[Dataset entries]

### config.mk
export PLATFORM = sky130hd
export DESIGN_NAME = lsu_axi_bridge
export DESIGN_NICKNAME = d
export VERILOG_FILES = /design/src/rtl/lsu_axi_pkg.sv /design/src/rtl/lsu_axi_timeout.sv /design/src/rtl/lsu_axi_bridge.sv
export SDC_FILE = /design/constraint.sdc
export NUM_CORES = 1
export LEC_CHECK = 0
export ABC_CLOCK_PERIOD_IN_PS = 1600
export CORE_MARGIN = 4
export CORE_UTILIZATION = 38
export CTS_CLUSTER_DIAMETER = 100
export DETAILED_ROUTE_END_ITERATION = 6
export PLACE_DENSITY_LB_ADDON = 0.12
export RECOVER_POWER = 50
export SKIP_LAST_GASP = 1
export SLEW_MARGIN = 10
export SYNTH_ARGS = -nofsm -noshare
export SYNTH_HDL_FRONTEND = slang
export SYNTH_SLANG_ARGS = --single-unit
### constraint.sdc
create_clock -name clock -period 1.6 [get_ports clock]
set_input_delay 0.16 -clock clock [delete_from_list [all_inputs] [get_ports clock]]
set_output_delay 0.16 -clock clock [all_outputs]
set_load 0.005 [all_outputs]
### src/rtl/lsu_axi_pkg.sv
// Shared types for the LSU-to-AXI4-Lite bridge: FSM states, AXI response codes, size codes.
// Pure declarations, no logic, no latency, no flow control.
package lsu_axi_pkg;

    typedef enum logic [2:0] {
        ST_IDLE    = 3'd0,
        ST_RD_REQ  = 3'd1,
        ST_RD_WAIT = 3'd2,
        ST_WR_REQ  = 3'd3,
        ST_WR_WAIT = 3'd4,
        ST_RESP    = 3'd5
    } state_e;

    typedef enum logic [1:0] {
        AXI_OKAY   = 2'b00,
        AXI_EXOKAY = 2'b01,
        AXI_SLVERR = 2'b10,
        AXI_DECERR = 2'b11
    } axi_resp_e;

    typedef enum logic [1:0] {
        SZ_BYTE  = 2'b00,
        SZ_HALF  = 2'b01,
        SZ_WORD  = 2'b10,
        SZ_DWORD = 2'b11
    } lsu_size_e;

    function automatic logic [2:0] axi_size(input logic [1:0] lsu_size);
        return {1'b0, lsu_size};
    endfunction

    // Anything other than OKAY is reported to the core as an error.
    function automatic logic resp_is_err(input logic [1:0] resp);
        return resp != AXI_OKAY;
    endfunction

endpackage

### src/rtl/lsu_axi_timeout.sv
// Wait-cycle counter for the bridge: counts while run_i, zeroes on clear_i, flags expired_o at LIMIT.
// expired_o is a compare on the registered count; no flow control of its own.
module lsu_axi_timeout #(
    parameter int unsigned LIMIT = 255
) (
    input  logic clock,
    input  logic reset,
    input  logic run_i,
    input  logic clear_i,
    output logic expired_o
);
    localparam int CW = ($clog2(LIMIT + 1) > 8) ? $clog2(LIMIT + 1) : 8;

    logic [CW-1:0] cnt_q, cnt_d;

    always_comb begin
        cnt_d = cnt_q;
        if (!run_i || clear_i) begin
            cnt_d = '0;
        end else if (cnt_q != CW'(LIMIT)) begin
            cnt_d = cnt_q + CW'(1);
        end
    end

    always_ff @(posedge clock) begin
        if (reset) begin
            cnt_q <= '0;
        end else begin
            cnt_q <= cnt_d;
        end
    end

    assign expired_o = run_i && (cnt_q == CW'(LIMIT));

endmodule

### src/rtl/lsu_axi_bridge.sv
// Single-outstanding LSU request to AXI4-Lite bridge; zero-wait latency accept->respValid is 3 cycles.
// Waits on AXI ready/valid indefinitely (bounded by TIMEOUT_CYCLES when LSU_AXI_TIMEOUT_EN is defined).
module lsu_axi_bridge
    import lsu_axi_pkg::*;
#(
    parameter int ADDR_W = 32,
    parameter int DATA_W = 32
`ifdef LSU_AXI_TIMEOUT_EN
    ,
    parameter int unsigned TIMEOUT_CYCLES = 255
`endif
) (
    input  logic                clock,
    input  logic                reset,
    input  logic                lsu_reqValid,
    input  logic [ADDR_W-1:0]   lsu_addr,
    input  logic [1:0]          lsu_size,
    input  logic                lsu_wen,
    input  logic [DATA_W-1:0]   lsu_wdata,
    input  logic [DATA_W/8-1:0] lsu_wmask,
    output logic                lsu_respValid,
    output logic [DATA_W-1:0]   lsu_rdata,
    output logic                lsu_err,
    output logic [ADDR_W-1:0]   araddr,
    output logic [2:0]          arsize,
    output logic                arvalid,
    input  logic                arready,
    input  logic [DATA_W-1:0]   rdata,
    input  logic [1:0]          rresp,
    input  logic                rvalid,
    output logic                rready,
    output logic [ADDR_W-1:0]   awaddr,
    output logic [2:0]          awsize,
    output logic                awvalid,
    input  logic                awready,
    output logic [DATA_W-1:0]   wdata,
    output logic [DATA_W/8-1:0] wstrb,
    output logic                wvalid,
    input  logic                wready,
    input  logic [1:0]          bresp,
    input  logic                bvalid,
    output logic                bready
);

    state_e              state_q, state_d;
    logic [ADDR_W-1:0]   addr_q, addr_d;
    logic [1:0]          size_q, size_d;
    logic [DATA_W-1:0]   wdata_q, wdata_d;
    logic [DATA_W/8-1:0] wmask_q, wmask_d;
    logic                aw_done_q, aw_done_d;
    logic                w_done_q, w_done_d;
    logic [DATA_W-1:0]   rdata_q, rdata_d;
    logic                err_q, err_d;
    logic                aw_fire, w_fire;

`ifdef LSU_AXI_TIMEOUT_EN
    logic tmo_run, tmo_clear, tmo_expired;

    assign tmo_run   = (state_q == ST_RD_REQ) || (state_q == ST_RD_WAIT) ||
                       (state_q == ST_WR_REQ) || (state_q == ST_WR_WAIT);
    assign tmo_clear = (state_d != state_q);

    lsu_axi_timeout #(
        .LIMIT(TIMEOUT_CYCLES)
    ) u_timeout (
        .clock    (clock),
        .reset    (reset),
        .run_i    (tmo_run),
        .clear_i  (tmo_clear),
        .expired_o(tmo_expired)
    );
`endif

    // The load/store direction is carried by the RD_*/WR_* state itself.
    always_comb begin
        state_d   = state_q;
        addr_d    = addr_q;
        size_d    = size_q;
        wdata_d   = wdata_q;
        wmask_d   = wmask_q;
        aw_done_d = aw_done_q;
        w_done_d  = w_done_q;
        rdata_d   = rdata_q;
        err_d     = err_q;
        arvalid   = 1'b0;
        rready    = 1'b0;
        awvalid   = 1'b0;
        wvalid    = 1'b0;
        bready    = 1'b0;
        aw_fire   = 1'b0;
        w_fire    = 1'b0;

        unique case (state_q)
            ST_IDLE: begin
                if (lsu_reqValid) begin
                    addr_d    = lsu_addr;
                    size_d    = lsu_size;
                    wdata_d   = lsu_wdata;
                    wmask_d   = lsu_wmask;
                    aw_done_d = 1'b0;
                    w_done_d  = 1'b0;
                    state_d   = lsu_wen ? ST_WR_REQ : ST_RD_REQ;
                end
            end
            ST_RD_REQ: begin
                arvalid = 1'b1;
                if (arready) begin
                    state_d = ST_RD_WAIT;
                end
            end
            ST_RD_WAIT: begin
                rready = 1'b1;
                if (rvalid) begin
                    rdata_d = rdata;
                    err_d   = resp_is_err(rresp);
                    state_d = ST_RESP;
                end
            end
            ST_WR_REQ: begin
                // AW and W complete independently; leave once both have fired.
                awvalid   = !aw_done_q;
                wvalid    = !w_done_q;
                aw_fire   = awvalid && awready;
                w_fire    = wvalid && wready;
                aw_done_d = aw_done_q || aw_fire;
                w_done_d  = w_done_q || w_fire;
                if (aw_done_d && w_done_d) begin
                    state_d = ST_WR_WAIT;
                end
            end
            ST_WR_WAIT: begin
                bready = 1'b1;
                if (bvalid) begin
                    rdata_d = '0;
                    err_d   = resp_is_err(bresp);
                    state_d = ST_RESP;
                end
            end
            ST_RESP: begin
                state_d = ST_IDLE;
            end
            default: begin
                state_d = ST_IDLE;
            end
        endcase

`ifdef LSU_AXI_TIMEOUT_EN
        if (tmo_expired) begin
            arvalid = 1'b0;
            rready  = 1'b0;
            awvalid = 1'b0;
            wvalid  = 1'b0;
            bready  = 1'b0;
            rdata_d = '0;
            err_d   = 1'b1;
            state_d = ST_RESP;
        end
`endif
    end

    always_ff @(posedge clock) begin
        if (reset) begin
            state_q   <= ST_IDLE;
            addr_q    <= '0;
            size_q    <= '0;
            wdata_q   <= '0;
            wmask_q   <= '0;
            aw_done_q <= 1'b0;
            w_done_q  <= 1'b0;
            rdata_q   <= '0;
            err_q     <= 1'b0;
        end else begin
            state_q   <= state_d;
            addr_q    <= addr_d;
            size_q    <= size_d;
            wdata_q   <= wdata_d;
            wmask_q   <= wmask_d;
            aw_done_q <= aw_done_d;
            w_done_q  <= w_done_d;
            rdata_q   <= rdata_d;
            err_q     <= err_d;
        end
    end

    assign araddr        = addr_q;
    assign arsize        = axi_size(size_q);
    assign awaddr        = addr_q;
    assign awsize        = axi_size(size_q);
    assign wdata         = wdata_q;
    assign wstrb         = wmask_q;
    assign lsu_respValid = (state_q == ST_RESP);
    assign lsu_rdata     = rdata_q;
    assign lsu_err       = err_q;

endmodule

# Yosys cells after proc, flatten, opt, wreduce, memory -nomap -nowiden
# Cells that the tools add are included.
[classes]
reduce_logical = 16
n_mux = 21
div = 0
magnitude_cmp = 0
multipliers = 0
bitwise_logic = 0
shift = 0
add_sub_neg = 0
n_eq_ne = 10
[op_table]
columns = ["cell", "n"]
rows = [
  ["32-bit two-way mux", 2],
  ["32-bit one-hot mux with 2 select lines", 1],
  ["3-bit two-way mux", 5],
  ["3-bit one-hot mux with 5 select lines", 1],
  ["2-bit inequality test, second input constant", 5],
  ["1-bit two-way mux", 8],
  ["2-bit nonzero test", 4],
  ["3-bit by 2-bit == test with 1-bit output, second input constant", 2],
  ["3-bit == test, second input constant", 2],
  ["1-bit one-hot mux with 2 select lines", 3],
  ["5-bit AND reduction", 1],
  ["2-bit AND reduction", 2],
  ["3-bit by 1-bit == test with 1-bit output, second input constant", 1],
  ["1-bit logical AND", 3],
  ["3-bit zero test", 1],
  ["3-bit AND reduction", 1],
  ["1-bit zero test", 2],
  ["1-bit logical OR", 2],
  ["2-bit two-way mux", 1],
]
[totals]
latchBits = 0
ff_bits = 108
mem_bits_rw = 0
romBits = 0
word_cells = 56
mem_count = 0
out_inout_bits = 145

# Depth between registers and ports, before layout
[logic_depth]
depth_word = 6
mapped_depth = 6
depth_no_buf = 4

# Least setup slack after synthesis
# No wires, ideal clock.
[synth_path]
path_kind = "register to register"
start = "reg state_q[2]"
end = "reg rdata_q[10], in the netlist lsu_rdata[10]"
stages_incl_launch_ff = 7
synth_period_minus_slack_ps = 1433
path_buffers = 2
arrival_ps = 1305
setup_slack_ps = 167
cell_sequence = "dfxtp_1 buf_4 nand3b_1 a21oi_4 buf_6 mux2i_1 nor2_1"
[synth_between]
elab_chain_cells = 3
elab_cells_between_ends = 7
[synth_lines]
columns = ["item", "line_no", "rtl"]
rows = [
  ["from (decl)", "lsu_axi_bridge.sv:45", "state_e state_q, state_d;"],
  ["from (signal assigned)", "lsu_axi_bridge.sv:173", "state_q <= state_d;"],
  ["3-bit == test or 3-bit by 2-bit == test with 1-bit output (tied branches)", "lsu_axi_bridge.sv:93", "unique case (state_q)"],
  ["2-bit inequality test (no source line) or 2-bit nonzero test (tied branches)", "n/a", ""],
  ["3-bit AND reduction (no source line)", "n/a", ""],
  ["to (signal assigned)", "lsu_axi_bridge.sv:180", "rdata_q <= rdata_d;"],
  ["to (decl)", "lsu_axi_bridge.sv:52", "logic [DATA_W-1:0] rdata_q, rdata_d;"],
]
# Parallel ways exist; a longest one is shown, timed or not.
# A chain may end at the register's enable or synchronous reset.

# Worst setup path in the final report
[layout_path]
start = "reg state_q[1]"
end = "out bready"
[layout_between]
elab_chain_cells = 2
[layout_lines]
columns = ["item", "line_no", "rtl"]
rows = [
  ["3-bit == test", "lsu_axi_bridge.sv:93", ""],
  ["1-bit two-way mux", "lsu_axi_bridge.sv:93", ""],
  ["to (decl)", "lsu_axi_bridge.sv:42", "output logic bready"],
]
# No other way between the ends.

==> impl_metrics.env <==
export IMPL_worst_setup_slack_final_ns=0.0687
export IMPL_worst_hold_slack_ns=0.241
export IMPL_netSwitchingFraction_pct=31.9
export IMPL_count_of_placed_standard_cells_including_taps=875
export IMPL_slowest_delay_ns=0.32
export IMPL_layout_cells_most_common="sky130_fd_sc_hd__nand2_1"
export IMPL_grt_overflow_total=0
export IMPL_tritoncts_num_buffers=9
export IMPL_syn_mean_instance_area_sq_um=8.44
export IMPL_most_common_layout_cells="sky130_fd_sc_hd__nand2_1 (144), sky130_fd_sc_hd__clkdlybuf4s50_1 (131), sky130_fd_sc_hd__dlygate4sd3_1 (119)"
export IMPL_fin_tns_setup_ns=0
export IMPL_vias_per_cell=4.75
export IMPL_initialDrtViolationCount=210
export IMPL_area_taken_by_flip_flops_and_latches_sq_um=2160
export IMPL_crit_path_cell_trace="buf_4 -> nor3b_4 -> dlygate4sd2_1"
export IMPL_drv_max_cap_violation_count=0
export IMPL_design_die_area_sq_um=13500
export IMPL_timing_hold_worst_path_depth=2
export IMPL_upper_clock_frequency_limit_mhz=653
export IMPL_critical_path_start_type="flip-flop"
export IMPL_buffer_cell_driving_the_clock_tree_root="sky130_fd_sc_hd__clkbuf_16"
export IMPL_end_kind="output port"
export IMPL_post_route_cells_drive_above_1_share_pct=6.13
export IMPL_rr_worst_depth=6
export IMPL_antennaDiodeCount=0
export IMPL_switching_pwr_mw=3.11
export IMPL_globalRouteTotalUtil_pct=18.1
export IMPL_power_leakage_nw=3.05
export IMPL_crit_required_ns=1.44
export IMPL_first_global_vias=3947
export IMPL_fin_crit_sh_pct=95.7
export IMPL_multi_input_comb_area_sq_um=1820
export IMPL_synth_cell_area_sq_um=4450
export IMPL_antenna_found_initial=0
export IMPL_fin_crit_ns=1.53
export IMPL_hold_path_endpoint="lsu_rdata[22]"
export IMPL_cts_reportedPaths_clkPinSlew_ns=0.07
export IMPL_remaining_drc_errors=0
export IMPL_die_w_microns=116
export IMPL_share_seq_of_total_power_pct=36.1
export IMPL_wire_length_of_the_first_global_routing_pass_mm=19.4
export IMPL_flop_and_latch_count_out_of_synthesis=108
export IMPL_finalMaxSlewViolations=0
export IMPL_post_synth_num_cell_types=32
export IMPL_cts_sink_count=108
export IMPL_proportion_of_power_drawn_by_the_clock_network_pct=22.9
export IMPL_crit_fanout=10
export IMPL_critical_path_reg2reg_endpoint="lsu_rdata[2]"
export IMPL_routability_congestion=0.762
export IMPL_worst_path_slowest_cell="sky130_fd_sc_hd__dfxtp_1"
export IMPL_num_nets_final=860
export IMPL_htree_levels=3
export IMPL_critical_path_reg2reg_startpoint="state_q[1]"
export IMPL_cell_internal_pwr_mw=6.63
export IMPL_finalCoreUtilization_pct=63.5
export IMPL_core_area_sq_um=11500
export IMPL_synth_yosys_seq_area_share_pct=48.5
export IMPL_drtAntennaViolNets=0
export IMPL_worst_ep_arrival_time_ns=1.37
export IMPL_layout_filler_cells=1030
export IMPL_power_combinational_fraction_pct=41.0
export IMPL_route_vias_total=4241
export IMPL_drt_wl_total_mm=13.3
export IMPL_synthesis_instances=528
export IMPL_cts_root_to_sink_buffers=2
export IMPL_timing_critical_path_max_delay_family="buffers and inverters"
export IMPL_clock_insertion_delay_worst_skew_ns=0.34
export IMPL_rsz0062_at_grt="yes"
export IMPL_status="finished, final reports clean"
export IMPL_instances_no_fill=893
export IMPL_synthesis_yosys_warnings=0
export IMPL_place_port_buffers=257
export IMPL_power_per_cell_area_nw_per_um2=1340
export IMPL_total_power_mw=9.74
export IMPL_cts_hold_repair_buffers=0
export IMPL_grt_max_degree=51
export IMPL_timing_final_hold_violations=0
export IMPL_timing_reg2reg_setup_slack_ns=0.10
export IMPL_tritoncts="yes"
export IMPL_hold_start="reset"
export IMPL_boundaryPins=260
export IMPL_post_drt_wl_per_cell_microns=14.9
export IMPL_fp_dieH_microns=116
export IMPL_design_area_final_sq_um=7280
export IMPL_timing_setup_critical_path_class="flip-flop to output port"
export IMPL_area_growth_pct=63.4
export IMPL_peakVddDrop_mv=0.678
export IMPL_detail_route_first_pass_iterations=4
export IMPL_hold_path_class="input port to flip-flop"
export IMPL_dp_slack_ns=-0.0437
export IMPL_placed_cell_area_sq_um=6920
export IMPL_hpwl_after_detailed_placement_mm=9.89
export IMPL_placement_rows=39
export IMPL_skew_ns=0.00457
export IMPL_timing_final_setup_violations=0
export IMPL_start_util_pct=38.8
export IMPL_timing_critical_path_buf_inv=2
cells in the mapped netlist:
master	instances	share of area, %
sky130_fd_sc_hd__a21oi_1	71	8.0
sky130_fd_sc_hd__conb_1	1	0.084
sky130_fd_sc_hd__nor3_1	2	0.22
sky130_fd_sc_hd__o31ai_1	1	0.17
sky130_fd_sc_hd__nand3_1	2	0.22
sky130_fd_sc_hd__o21bai_1	1	0.17
sky130_fd_sc_hd__buf_2	5	0.56
sky130_fd_sc_hd__buf_4	38	6.4
sky130_fd_sc_hd__dfxtp_1	108	49
sky130_fd_sc_hd__buf_6	10	2.5
sky130_fd_sc_hd__and3b_1	1	0.20
sky130_fd_sc_hd__o21ai_1	1	0.11
sky130_fd_sc_hd__inv_1	2	0.17
sky130_fd_sc_hd__o311ai_1	1	0.20
sky130_fd_sc_hd__nor2b_1	32	4.5
sky130_fd_sc_hd__o22a_1	1	0.20
sky130_fd_sc_hd__a32oi_1	1	0.20
sky130_fd_sc_hd__nor2_1	40	3.4
sky130_fd_sc_hd__a21oi_4	1	0.37
sky130_fd_sc_hd__nor3b_2	1	0.28
sky130_fd_sc_hd__a22oi_1	2	0.34
sky130_fd_sc_hd__nand2_1	144	12
sky130_fd_sc_hd__or3_1	1	0.14
sky130_fd_sc_hd__nand2b_1	4	0.56
sky130_fd_sc_hd__nand3b_4	1	0.45
sky130_fd_sc_hd__nand3b_1	1	0.17
sky130_fd_sc_hd__o22ai_1	1	0.14
sky130_fd_sc_hd__nor3_4	1	0.37
sky130_fd_sc_hd__or2_2	1	0.14
sky130_fd_sc_hd__clkbuf_1	18	1.5
sky130_fd_sc_hd__mux2i_1	33	7.4
sky130_fd_sc_hd__o211ai_1	1	0.17
metal layers:
metal / up-vias / GRT usage (%) / routed length, microns
met5: - / 0 / 0
met4: 0 / 5.72 / 141
met3: 10 / 5.60 / 1200
met2: 156 / 32.7 / 6850
met1: 1971 / 20.2 / 5070
li1: 2104 / - / -
registers in the layout, summed over array words and instances, names as in the netlist:
register   cells
aw_done_q      1
size_q         2
lsu_err        1
wstrb          4
w_done_q       1
lsu_rdata     32
state_q        3
wdata         32
araddr        32
what timing repair did:
action	4_1_cts	5_1_grt
buffers inserted	0	1
resized for setup	9	6
endpoints found under the setup margin	6	48
cloned	0	1
pin swaps	0	1
worst reg2reg max path, cell delays in order, from the launching register on:
cell	delay, ns
sky130_fd_sc_hd__dfxtp_1	0.35
sky130_fd_sc_hd__buf_4	0.20
sky130_fd_sc_hd__nand3b_1	0.14
sky130_fd_sc_hd__a21oi_4	0.22
sky130_fd_sc_hd__buf_12	0.22
sky130_fd_sc_hd__mux2i_1	0.21
sky130_fd_sc_hd__nor2_1	0.06
power groups by stage:
stage	sequential, mW	clock [mW]	combinational [mW]
4_1_cts	3.55	2.30	4.09
3_5_place_dp	3.60	0	4.10
3_3_place_gp	3.58	0	4.02
5_1_grt	3.58	2.42	4.37
2_1_floorplan	3.60	0	2.15
6_report	3.52	2.23	3.99
final cells by class:
type / count / area share, %
clock buffer: 10 / 3.28
clock inverter: 6 / 0.877
inverter: 2 / 0.103
multi-input combinational: 348 / 25.0
sequential: 108 / 29.7
tap: 143 / 2.46
timing repair buffer: 276 / 38.5
cells by family after synthesis:
logic type | Yosys count | share of synthesized area, %
compound gates | 82 | 10.0
buf+inv | 73 | 11.2
simple gates | 231 | 22.8
other cells | 1 | 0.0842
mux | 33 | 7.42
flops | 108 | 48.5
worst max-delay path by stage:
stage | startpoint | end | slack, ns | cells after the start
after floorplan | state_q[2] | lsu_rdata[10] | 0.17 | 6
after global placement | lsu_reqValid | araddr[29] | -0.03 | 6
after detailed placement | lsu_reqValid | wdata[13] | -0.04 | 6
after CTS | state_q[2] | wvalid | -0.05 | 4
after global routing | state_q[1] | lsu_rdata[16] | -0.01 | 6
final | state_q[1] | bready | 0.07 | 3
No activity file was read; power rests on OpenSTA's default activity.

→ Exercise details
Out of the data above, give again only the lines starting at the one holding "export ABC_CLOCK_PERIOD_IN_PS = 1600" and ending at the one holding "expired_o at LIMIT.", unchanged.

→ Result
export ABC_CLOCK_PERIOD_IN_PS = 1600
export CORE_MARGIN = 4
export CORE_UTILIZATION = 38
export CTS_CLUSTER_DIAMETER = 100
export DETAILED_ROUTE_END_ITERATION = 6
export PLACE_DENSITY_LB_ADDON = 0.12
export RECOVER_POWER = 50
export SKIP_LAST_GASP = 1
export SLEW_MARGIN = 10
export SYNTH_ARGS = -nofsm -noshare
export SYNTH_HDL_FRONTEND = slang
export SYNTH_SLANG_ARGS = --single-unit
### constraint.sdc
create_clock -name clock -period 1.6 [get_ports clock]
set_input_delay 0.16 -clock clock [delete_from_list [all_inputs] [get_ports clock]]
set_output_delay 0.16 -clock clock [all_outputs]
set_load 0.005 [all_outputs]
### src/rtl/lsu_axi_pkg.sv
// Shared types for the LSU-to-AXI4-Lite bridge: FSM states, AXI response codes, size codes.
// Pure declarations, no logic, no latency, no flow control.
package lsu_axi_pkg;

    typedef enum logic [2:0] {
        ST_IDLE    = 3'd0,
        ST_RD_REQ  = 3'd1,
        ST_RD_WAIT = 3'd2,
        ST_WR_REQ  = 3'd3,
        ST_WR_WAIT = 3'd4,
        ST_RESP    = 3'd5
    } state_e;

    typedef enum logic [1:0] {
        AXI_OKAY   = 2'b00,
        AXI_EXOKAY = 2'b01,
        AXI_SLVERR = 2'b10,
        AXI_DECERR = 2'b11
    } axi_resp_e;

    typedef enum logic [1:0] {
        SZ_BYTE  = 2'b00,
        SZ_HALF  = 2'b01,
        SZ_WORD  = 2'b10,
        SZ_DWORD = 2'b11
    } lsu_size_e;

    function automatic logic [2:0] axi_size(input logic [1:0] lsu_size);
        return {1'b0, lsu_size};
    endfunction

    // Anything other than OKAY is reported to the core as an error.
    function automatic logic resp_is_err(input logic [1:0] resp);
        return resp != AXI_OKAY;
    endfunction

endpackage

### src/rtl/lsu_axi_timeout.sv
// Wait-cycle counter for the bridge: counts while run_i, zeroes on clear_i, flags expired_o at LIMIT.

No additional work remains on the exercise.